Longitudinal Spatial Deconstruction and Computational Modelling of Morphology Evolution in Hepatocellular Carcinoma

Supervisors:

Prof Ramanuj DasGupta, School of Cancer Sciences
Dr Ke Yuan, School of Cancer Sciences
Dr Paul Henderson, School of Computing Science

Summary:

Liver cancer is one of the deadliest cancers, with an abysmal 5 year median survival of <15%. This is largely due to its ability to rapidly evolve under therapeutic selection into refractory, metastatic disease. Our research team has recently developed an AI methodology that can automatically detect key morphological patterns from tumour pathology slides. What remains unknown is how these patterns, and the communities of cells within them, change when tumours are exposed to therapy.

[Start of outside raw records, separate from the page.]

`src/rtl/transmitter_burst_driver_pkg.sv`:
```
// Shared definitions for the ultrasonic transmitter burst driver.
//   state_t            : top-level FSM encoding (IDLE=0, RUN=1, DONE=2)
//   TX_HALF_PERIOD_50M : carrier half-period in clk_in cycles for a 50 MHz
//                        clock and a 40 kHz carrier
package transmitter_burst_driver_pkg;

   typedef enum logic [1:0] {
      ST_IDLE = 2'd0,
      ST_RUN  = 2'd1,
      ST_DONE = 2'd2
   } state_t;

   localparam int TX_HALF_PERIOD_50M = 625;

endpackage

```
`src/rtl/transmitter_burst_driver_channel.sv`:
```
// One transmitter channel: waits its start delay, then drives N carrier
// periods (high half first) on its pin.
// Ports:
//   clk_in    in   clock, rising edge
//   reset     in   asynchronous, active-high
//   go        in   burst accept strobe from the top FSM (one cycle)
//   kill      in   abort strobe, clears the channel at the next edge
//   en        in   channel enable, sampled on go
//   delay     in   start delay in clk_in cycles, sampled on go
//   burst_len in   carrier periods N, sampled on go
//   pin       out  registered pin drive
//   finished  out  high when idle or when this channel's burst is complete
module tx_burst_channel #(
   parameter int HALF_PERIOD = 625,
   parameter int BURST_W     = 8,
   parameter int DELAY_W     = 10
) (
   input  logic               clk_in,
   input  logic               reset,
   input  logic               go,
   input  logic               kill,
   input  logic               en,
   input  logic [DELAY_W-1:0] delay,
   input  logic [BURST_W-1:0] burst_len,
   output logic               pin,
   output logic               finished
);

   localparam int HP_W = (HALF_PERIOD > 1) ? $clog2(HALF_PERIOD) : 1;
   localparam logic [HP_W-1:0] HP_LAST = HP_W'(HALF_PERIOD - 1);

   logic               r_wait;   // counting down the start delay
   logic               r_run;    // emitting carrier periods
   logic               r_pin;    // pin level doubles as the carrier phase
   logic [DELAY_W-1:0] r_dly;
   logic [HP_W-1:0]    r_hp;
   logic [BURST_W-1:0] r_per;    // periods still to emit, including the current one

   always_ff @(posedge clk_in or posedge reset) begin
      if (reset) begin
         r_wait <= 1'b0;
         r_run  <= 1'b0;
         r_pin  <= 1'b0;
         r_dly  <= '0;
         r_hp   <= '0;
         r_per  <= '0;
      end else if (kill) begin
         r_wait <= 1'b0;
         r_run  <= 1'b0;
         r_pin  <= 1'b0;
         r_dly  <= '0;
         r_hp   <= '0;
         r_per  <= '0;
      end else if (go) begin
         r_hp  <= '0;
         r_per <= burst_len;
         r_dly <= '0;
         r_wait <= 1'b0;
         r_run  <= 1'b0;
         r_pin  <= 1'b0;
         if (en && (burst_len != '0)) begin
            if (delay == '0) begin
               // Zero delay: the pin rises on the accept edge itself.
               r_run <= 1'b1;
               r_pin <= 1'b1;
            end else begin
               r_wait <= 1'b1;
               r_dly  <= delay;
            end
         end
      end else if (r_wait) begin
         r_dly <= r_dly - DELAY_W'(1);
         // Launch on the edge where the remaining delay reaches one, so the
         // pin rises exactly 'delay' edges after the accept edge.
         if (r_dly == DELAY_W'(1)) begin
            r_wait <= 1'b0;
            r_run  <= 1'b1;
            r_pin  <= 1'b1;
            r_hp   <= '0;
         end
      end else if (r_run) begin
         if (r_hp == HP_LAST) begin
            r_hp <= '0;
            if (r_pin) begin
               r_pin <= 1'b0;
            end else if (r_per == BURST_W'(1)) begin
               // End of the low half of the last period: burst complete.
               r_run <= 1'b0;
               r_per <= '0;
            end else begin
               r_per <= r_per - BURST_W'(1);
               r_pin <= 1'b1;
            end
         end else begin
            r_hp <= r_hp + HP_W'(1);
         end
      end
   end

   assign pin      = r_pin;
   assign finished = !r_wait && !r_run;

endmodule

```
`src/rtl/transmitter_burst_driver.sv`:
```
// Multi-channel ultrasonic transmitter driver. On an accepted start it emits a
// burst of burst_len carrier periods on every enabled pin, each channel offset
// by its own delay for beam steering.
// Ports:
//   clk_in          in   clock, rising edge
//   reset           in   asynchronous, active-high
//   start           in   burst request, honoured only in IDLE and without abort
//   abort           in   synchronous cancel of a running burst
//   burst_len       in   carrier periods per burst (N)
//   ch_enable       in   per-channel enable
//   ch_delay        in   channel i delay = ch_delay[i*DELAY_W +: DELAY_W]
//   transmitter_pin out  registered pin drive
//   busy            out  high while in RUN
//   done            out  one-cycle pulse after a burst completes normally
//   dbg_state       out  current FSM state (state_t encoding)
module transmitter_burst_driver
   import transmitter_burst_driver_pkg::*;
#(
   parameter int NUM_CH      = 4,
   parameter int HALF_PERIOD = TX_HALF_PERIOD_50M,
   parameter int BURST_W     = 8,
   parameter int DELAY_W     = 10
) (
   input  logic                      clk_in,
   input  logic                      reset,
   input  logic                      start,
   input  logic                      abort,
   input  logic [BURST_W-1:0]        burst_len,
   input  logic [NUM_CH-1:0]         ch_enable,
   input  logic [NUM_CH*DELAY_W-1:0] ch_delay,
   output logic [NUM_CH-1:0]         transmitter_pin,
   output logic                      busy,
   output logic                      done,
   output logic [1:0]                dbg_state
);

   state_t            r_state;
   state_t            w_next;
   logic              r_busy;
   logic              r_done;
   logic              w_accept;
   logic              w_kill;
   logic              w_all_fin;
   logic [NUM_CH-1:0] w_fin;
   logic [NUM_CH-1:0] w_pin;

   // FSM handshake: start is a level request consumed on the edge where the
   // FSM is IDLE and abort is low; it is not queued otherwise. abort acts only
   // in RUN and always beats completion on the same edge.
   always_comb begin
      w_next   = r_state;
      w_accept = 1'b0;
      w_kill   = 1'b0;
      case (r_state)
         ST_IDLE: begin
            if (start && !abort) begin
               w_next   = ST_RUN;
               w_accept = 1'b1;
            end
         end
         ST_RUN: begin
            if (abort) begin
               w_next = ST_IDLE;
               w_kill = 1'b1;
            end else if (w_all_fin) begin
               w_next = ST_DONE;
            end
         end
         ST_DONE: w_next = ST_IDLE;
         default: w_next = ST_IDLE;
      endcase
   end

   always_ff @(posedge clk_in or posedge reset) begin
      if (reset) begin
         r_state <= ST_IDLE;
         r_busy  <= 1'b0;
         r_done  <= 1'b0;
      end else begin
         r_state <= w_next;
         r_busy  <= (w_next == ST_RUN);
         r_done  <= (w_next == ST_DONE);
      end
   end

   // The accept strobe is the input latch: each channel captures its enable,
   // delay and burst_len on that edge, so later input changes are ignored.
   // A zero-delay channel must raise its pin on that same edge, which is why
   // the capture lives in the channel rather than in a separate top register.
   for (genvar g = 0; g < NUM_CH; g++) begin : g_ch
      tx_burst_channel #(
         .HALF_PERIOD (HALF_PERIOD),
         .BURST_W     (BURST_W),
         .DELAY_W     (DELAY_W)
      ) u_ch (
         .clk_in    (clk_in),
         .reset     (reset),
         .go        (w_accept),
         .kill      (w_kill),
         .en        (ch_enable[g]),
         .delay     (ch_delay[g*DELAY_W +: DELAY_W]),
         .burst_len (burst_len),
         .pin       (w_pin[g]),
         .finished  (w_fin[g])
      );
   end

   assign w_all_fin       = &w_fin;
   assign transmitter_pin = w_pin;
   assign busy            = r_busy;
   assign done            = r_done;
   assign dbg_state       = r_state;

endmodule
```
`config.mk`:
```
export PLATFORM = sky130hd
export DESIGN_NAME = transmitter_burst_driver
export DESIGN_NICKNAME = d
export VERILOG_FILES = /design/src/rtl/transmitter_burst_driver_pkg.sv /design/src/rtl/transmitter_burst_driver_channel.sv /design/src/rtl/transmitter_burst_driver.sv
export SDC_FILE = /design/constraint.sdc
export NUM_CORES = 1
export LEC_CHECK = 0
export BUFFER_PORTS_ARGS = -buffer_cell sky130_fd_sc_hd__buf_2
export CAP_MARGIN = 20
export CORE_UTILIZATION = 55
export CTS_CLUSTER_DIAMETER = 150
export CTS_CLUSTER_SIZE = 28
export DETAILED_ROUTE_END_ITERATION = 16
export PLACE_DENSITY = 0.74
export SLEW_MARGIN = 20
export SYNTH_ARGS = -nofsm -noshare
export SYNTH_HDL_FRONTEND = slang
export SYNTH_HIERARCHICAL = 1
export SYNTH_SLANG_ARGS = --single-unit
```
`constraint.sdc`:
```
create_clock -name clk_in -period 2.7 [get_ports clk_in]
set_input_delay 0.405 -clock clk_in [delete_from_list [all_inputs] [get_ports clk_in]]
set_output_delay 0.405 -clock clk_in [all_outputs]
set_load 0.005 [all_outputs]
```
==> results.md, run 1 <==
- Endpoints failing setup: 0
- Crit path arrival time: 2710 ps
- Area Growth Syn to Fin: 15.2%
- Clk pin slew, worst setup/hold paths: 60 ps
- Post-Place Setup Slack: 225 ps
- Top delay family on crit path: simple AND/OR/NAND/NOR gates
- Synth top cells by count: dfrtp_1 (128), nor2_1 (112), nand2_1 (92), o21ai_0 (56), nor3_1 (44)
- Initial antenna violation count: 0
- Area contributors post-synth: dfrtp_1 (39%), nor2_1 (5.1%), nand2_1 (4.2%), ha_1 (3.6%), o21ai_0 (3.4%)
- Max incr delay on CP: 450 ps
- Routed vias: 7584
- DRT Pass-1 Iters: 5
- Routed length per instance: 16.4 µm
- Buf/Inv on CP: 1
- Setup_tns: 0 ps
- Leakage Power: 4.08 nW
- IO Count: 64
- Starting density of the core: 0.567
- WP depth: 6
- Syn Std Cell Area: 8270 µm²
- Crit end category: flop
- Post-synth cell types: 66
- Syn avg cell area: 8.67 µm²
- HPWL Detailed: 13500 µm
- Gp weighted congestion: 0.888
- Drt drc: 0
- Slowest cell on crit path: dfrtp_1
- Synthesized instance count: 954
- Actual slew at the worst max-slew pin: 682 ps
- Drt initial violations: 725
- Reg-to-Reg Start: dbg_state[0]
- Final worst slack: 299 ps
- Setup crit end: g_ch[2].u_ch/r_hp[6]
- Port Buffers: 63
- Die W: 125 µm
- CP Max Fanout: 55
- Layout Skew: 10.5 ps
- Slew Limit Fails: 0
- Clock latency on the worst-skew pair: 430 ps
- Clock buffer depth: 2
- Pin count of the biggest net entering global routing: 56
- GRT Util Overall: 0.270
- Vias in the first global route: 7031
- Cts repair resizes: 0
- Via-per-instance ratio: 6.23
- Clock Tree Root: clkbuf_16
- Fin Hold WS: 229 ps
- Dpl cells: 1185
- Post-Layout Cell Count: 1218
- Seq/Total Area, Yosys: 0.387
- Core box area: 14600 µm²
- Worst-path cell chain: nor4b_4, buf_12, nor2_1, and3_1, nand2b_1, o41ai_1
- Sink Count: 128
- Hold Fails Final Rpt: 0
- CTS tree: done
- CP startpoint kind: flop
- Total grt overflow: 0
- Global-route wire length before repair: 34300 µm
- R2R depth: 6
- Synth warnings: 6
- RSZ-0062 raised after global routing: no
- Slew HR: 0.542
- Status: finished clean
- Kind of critical path: reg -> reg
- Syn_nets: 1034
- Yosys top cell area share: 0.387
- Number of synthesized flops with an enable pin: 0
- Site row count: 44
- Fraction of layout cells with a size suffix above 1: 0.149
- Clock buffer count from CTS: 17
- Data required time of the worst path: 3010 ps
- Worst R2R Setup Slack: 300 ps
- Antenna diodes: 0
- Reg2reg end: g_ch[2].u_ch/r_hp[6]
- H-tree depth: 4
- Final nets: 1101
- Cell taking the most area after synthesis: dfrtp_1
- Final core occ: 0.653
- Final critical-path share of the clock period: 0.889
- Max VDD drop: 0.560 mV
- Die ar.: 15500 µm²
- Ys flop type: dfrtp_1
- WL final: 19900 µm
- F_max: 416 MHz
- Async SR Flop Fraction: 1.00
- Hold Path Class: in -> reg
- Top-count cell post-synth: dfrtp_1
- Die Y-Extent: 125 µm
- Synthesis-stage register bit count: 128
- Fin crit period: 2400 ps
- Max_cap viols: 0
- Final antenna-violating net count: 0
- P per Cell Area: 1020 nW/µm²
- Crit path launch: dbg_state[0]
## final cells by class
| type | instances | area (µm²) |
|---|---|---|
| clock inverter | 9 | 155 |
| tap | 184 | 230 |
| clock buffer | 23 | 478 |
| sequential | 128 | 3200 |
| inverter | 41 | 154 |
| multi-input combinational | 745 | 4770 |
| fill | 1190 | 5060 |
| timing repair buffer | 88 | 543 |
## sequential cells by signal, indices dropped and copies added, names as in the netlist
name and flops:
g_ch.u_ch/pin 4, g_ch.u_ch/r_wait 4, dbg_state 2, g_ch.u_ch/r_run 4
done 1, g_ch.u_ch/r_dly 40, busy 1, g_ch.u_ch/r_per 32
g_ch.u_ch/r_hp 40
## repair_timing
item,CTS,global route
endpoints found under the hold margin,10,0
setup buffers,0,0
hold buffers,1,0
## worst register-to-register path: cells and delay by family, from the launching register on
kind	cells	cell delay, ps
buffers and inverters	1	300
AOI/OAI and AO/OA	1	400
and+or+nand+nor	4	1140
DFF	1	450
## placed cells by master (no fill, tap or decap), drive strengths merged, types with 30 or more instances in the layout
master	netlist	layout
inv	41	41
a21oi	38	38
nand3	30	30
nand2	92	92
dfrtp	128	128
buf	8	87
nor2	112	112
o21ai	59	59
nor3	47	47
o31ai	39	39
## per-stage QoR
step           total power (W)  cell area (µm²)
2_1_floorplan          0.00628             8270
3_3_place_gp           0.00714             8890
3_5_place_dp           0.00721             8890
4_1_cts                0.00971             9530
5_1_grt                 0.0105             9530
6_report               0.00971             9530
## cells by family (layout without fill, tap and decap cells)
logic type / count (synthesis) / in the layout / share of synthesized area
XOR/XNOR: 34 / 34 / 0.0360
AND/OR/NAND/NOR: 431 / 431 / 0.276
multiplexers: 2 / 2 / 0.00257
AO/OA/AOI/OAI: 254 / 254 / 0.224
buffers and inverters: 81 / 161 / 0.0377
adder cells (fa/ha/maj): 24 / 24 / 0.0363
flip-flops: 128 / 128 / 0.387
## where the power goes
group | switching, W | internal (W) | leakage (nW)
clock network | 0.000847 | 0.00162 | 0.307
logic | 0.00212 | 0.00173 | 2.10
registers | 0.000849 | 0.00255 | 1.67
## worst min path at each step
stage | start | end | slack [ps] | cells past startpoint
CTS | ch_delay[39] | g_ch[3].u_ch/r_dly[9] | 220 | 3
detailed placement | reset | done | 370 | 2
finish | ch_delay[20] | g_ch[2].u_ch/r_dly[0] | 230 | 3
global placement | reset | done | 370 | 2
global route | ch_delay[39] | g_ch[3].u_ch/r_dly[9] | 220 | 3
floorplan | reset | busy | 170 | 1
## metal layers
| layer | vias to the layer above | global-route usage | share of wire |
|---|---|---|---|
| met5 | - | 0 | 0 |
| met4 | 0 | 0.0780 | 0.0095 |
| met3 | 21 | 0.0601 | 0.051 |
| met2 | 213 | 0.426 | 0.48 |
| met1 | 3663 | 0.371 | 0.46 |
| li1 | 3687 | - | - |
(Power assumes the default switching activity.)
==> run 2: changes to the inputs <==
--- a/config.mk
+++ b/config.mk
@@ -7,11 +7,13 @@
 export LEC_CHECK = 0
 export BUFFER_PORTS_ARGS = -buffer_cell sky130_fd_sc_hd__buf_2
 export CAP_MARGIN = 20
-export CORE_UTILIZATION = 55
+export CELL_PAD_IN_SITES_DETAIL_PLACEMENT = 1
+export CELL_PAD_IN_SITES_GLOBAL_PLACEMENT = 2
+export CORE_UTILIZATION = 41
 export CTS_CLUSTER_DIAMETER = 150
 export CTS_CLUSTER_SIZE = 28
 export DETAILED_ROUTE_END_ITERATION = 16
-export PLACE_DENSITY = 0.74
+export PLACE_DENSITY_LB_ADDON = 0.15
 export SLEW_MARGIN = 20
 export SYNTH_ARGS = -nofsm -noshare
 export SYNTH_HDL_FRONTEND = slang
==> constraint.sdc (replaced) <==
create_clock -name clk_in -period 2.95 [get_ports clk_in]
set_input_delay 0.4425 -clock clk_in [delete_from_list [all_inputs] [get_ports clk_in]]
set_output_delay 0.4425 -clock clk_in [all_outputs]
set_load 0.005 [all_outputs]
==> results.md, run 2 (synthesis gave the netlist of run 1 again) <==
- Status: finished clean
- Clock Tree Root: clkbuf_16
- Core box area: 19600 µm² (+34%)
- Drt initial violations: 444 (-39%)
- Antenna diodes: 0 (unchanged)
- Setup_tns: 0 ps (unchanged)
- Hold_buf cts: 1 (unchanged)
- Sink Count: 128 (unchanged)
- Fraction of layout cells with a size suffix above 1: 0.149 (+0.000289)
- Initial antenna violation count: 1 (+1)
- IO Count: 64 (unchanged)
- P per Cell Area: 959 nW/µm² (-5.9%)
- Global-route wire length before repair: 40600 µm (+18%)
- Leakage Power: 4.10 nW (+0.56%)
- Site row count: 51 (+16%)
- Port Buffers: 63 (unchanged)
- Final worst slack: 432 ps (+133 ps)
- Layout Skew: 5.94 ps (-4.51 ps)
- Die Y-Extent: 144 µm (+16%)
- Post-Place Setup Slack: 376 ps (+151 ps)
- Endpoints failing setup: 0 (unchanged)
- CP startpoint kind: flop
- CTS tree: done
- Die W: 144 µm (+16%)
- Total grt overflow: 0 (unchanged)
- Area Growth Syn to Fin: 16.9%
- Max VDD drop: 0.414 mV (-26%)
- Hold Fails Final Rpt: 0 (unchanged)
- Slew HR: 0.440 (-0.102)
- Most frequent cells in the layout: dfrtp_1 (128), nor2_1 (111), nand2_1 (92)
- Via-per-instance ratio: 5.87 (-5.8%)
- Max_cap viols: 0 (unchanged)
- Routed length per instance: 18.7 µm (+14%)
- Gr busiest metal: met2
- Gp weighted congestion: 0.821 (-7.5%)
- HPWL Detailed: 16600 µm (+23%)
- Met2 Track Usage GR: 0.411 (-0.0150)
- Kind of critical path: reg -> reg
- Clk pin slew, worst setup/hold paths: 60 ps (about the same)
- Final nets: 1099 (-0.18%)
- Clock buffer depth: 2 (unchanged)
- Number of post-CTS setup repair buffers: 0 (unchanged)
- Fin Hold WS: 277 ps (+47.9 ps)
- Top delay family on crit path: simple AND/OR/NAND/NOR gates
- Slowest cell on crit path: dfrtp_1
- Fin crit period: 2520 ps (+117 ps)
- F_max: 397 MHz (-4.6%)
- Biggest regs: g_ch.u_ch/r_dly (40), g_ch.u_ch/r_hp (40), g_ch.u_ch/r_per (32)
- Clock latency on the worst-skew pair: 420 ps (about the same)
- Worst-path cell chain: nor4b_4, buf_12, nor2_1, and3_1, nand2b_1, o41ai_1
- Pin count of the biggest net entering global routing: 43 (-23%)
- Dpl cell area: 8970 µm² (+0.97%)
- DRT Pass-1 Iters: 4 (-1)
- CP Max Fanout: 42 (-24%)
- Clock buffer count from CTS: 17 (unchanged)
- Buf/Inv on CP: 1 (unchanged)
- Crit end category: flop
- Crit path arrival time: 2830 ps (+120 ps)
- H-tree depth: 4 (unchanged)
- Final critical-path share of the clock period: 0.854 (-0.0357)
- GRT Util Overall: 0.250 (-0.0197)
- Hold Path Class: in -> reg
- Die ar.: 20800 µm² (+34%)
- Starting density of the core: 0.422 (-0.145)
- Global Route met3 Usage: 0.0477 (-0.0125)
- Slew Limit Fails: 0 (unchanged)
- WL final: 24200 µm (+22%)
- Vias in the first global route: 7816 (+11%)
- Final antenna-violating net count: 0 (unchanged)
- RSZ-0062 raised after global routing: no
- Actual slew at the worst max-slew pin: 833 ps (+151 ps)
- Data required time of the worst path: 3260 ps (+250 ps)
- GR Util met1: 0.337 (-0.0343)
- Drt drc: 0 (unchanged)
- Commonest non-fill, non-tap cell in the layout: dfrtp_1
- Design area: 9670 µm² (+1.5%)
- Max incr delay on CP: 480 ps (+30 ps)
- Cts repair resizes: 0 (unchanged)
- Routed vias: 7607 (+0.30%)
==> run 2: cell types whose count changed in the layout (fill, tap and decap cells not counted) <==
cell	previous run	this run
buf_4	21	19
bufinv_16	4	6
clkbuf_1	3	1
clkbuf_8	3	4
clkinv_2	2	3
clkinv_4	2	1
clkinvlp_4	1	0
==> run 2: per-stage QoR <==
step	cells	utilization	total power, W
2_1_floorplan	954	-	0.00575
3_3_place_gp	1264	0.458	0.00671
3_5_place_dp	1264	0.458	0.00680
4_1_cts	1297	0.494	0.00935
5_1_grt	1297	0.494	0.00999
6_report	1297	0.494	0.00927
==> run 2: worst register-to-register path, delay by kind of cell, from the launching register on <==
kind	cells	cell delay, ps
AND/OR/NAND/NOR	4	1280
flip-flops	1	480
buffers and inverters	1	270
AO/OA/AOI/OAI	1	380
==> run 2: path summary, 6_finish.rpt <==
| path | from | endpoint | slack [ps] | depth (start not counted) |
|---|---|---|---|---|
| setup / recovery | dbg_state[0] | g_ch[0].u_ch/r_hp[6] | 430 | 6 |
| max in group asynchronous | reset | g_ch[1].u_ch/r_dly[0] | 1890 | 4 |
| min in group asynchronous | reset | busy | 540 | 3 |
| hold / removal | ch_delay[20] | g_ch[2].u_ch/r_dly[0] | 280 | 3 |
| hold reg to reg | g_ch[3].u_ch/r_hp[6] | g_ch[3].u_ch/r_hp[6] | 470 | 1 |
| setup reg to reg | dbg_state[0] | g_ch[0].u_ch/r_hp[6] | 430 | 6 |
==> run 2: layer usage <==
layer / vias to the layer above / share of wire
met4: 2 / 0.0088
met5: - / 0.00033
met2: 94 / 0.47
li1: 3675 / -
met3: 21 / 0.030
met1: 3815 / 0.49
==> run 2: final cells by class <==
type | instances | area, µm²
clock buffers | 22 | 484
clock inverters | 10 | 204
fillers | 2332 | 9920
inverters | 41 | 154
multi-input cells | 745 | 4770
flip-flops and latches | 128 | 3200
well taps | 265 | 332
repair buffers | 86 | 528
==> run 2: report_power, final <==
| group | total [W] | switching [W] | internal (W) |
|---|---|---|---|
| sequential | 0.00315 | 0.000817 | 0.00233 |
| combinational | 0.00365 | 0.00207 | 0.00158 |
| clock | 0.00247 | 0.000797 | 0.00167 |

This PhD project aims to investigate how liver cancer morphology evolves under treatment, over time. Working with a unique collection of patient samples taken both before and after therapy, you will apply our state-of-the-art AI methodologies to chart how tumour structures evolve over time. You will then integrate these findings with spatial transcriptomics, a powerful technology that measures which genes are actively expressed in different regions of the tumour while preserving their spatial context.

By combining AI with spatial biology, you will uncover the molecular programs that drive therapy resistance and develop the first computational model to simulate this evolutionary process. This interdisciplinary project brings together cancer biology, pathology, and AI with the ultimate goal of identifying new ways to predict treatment failure and design more effective therapies (see image below).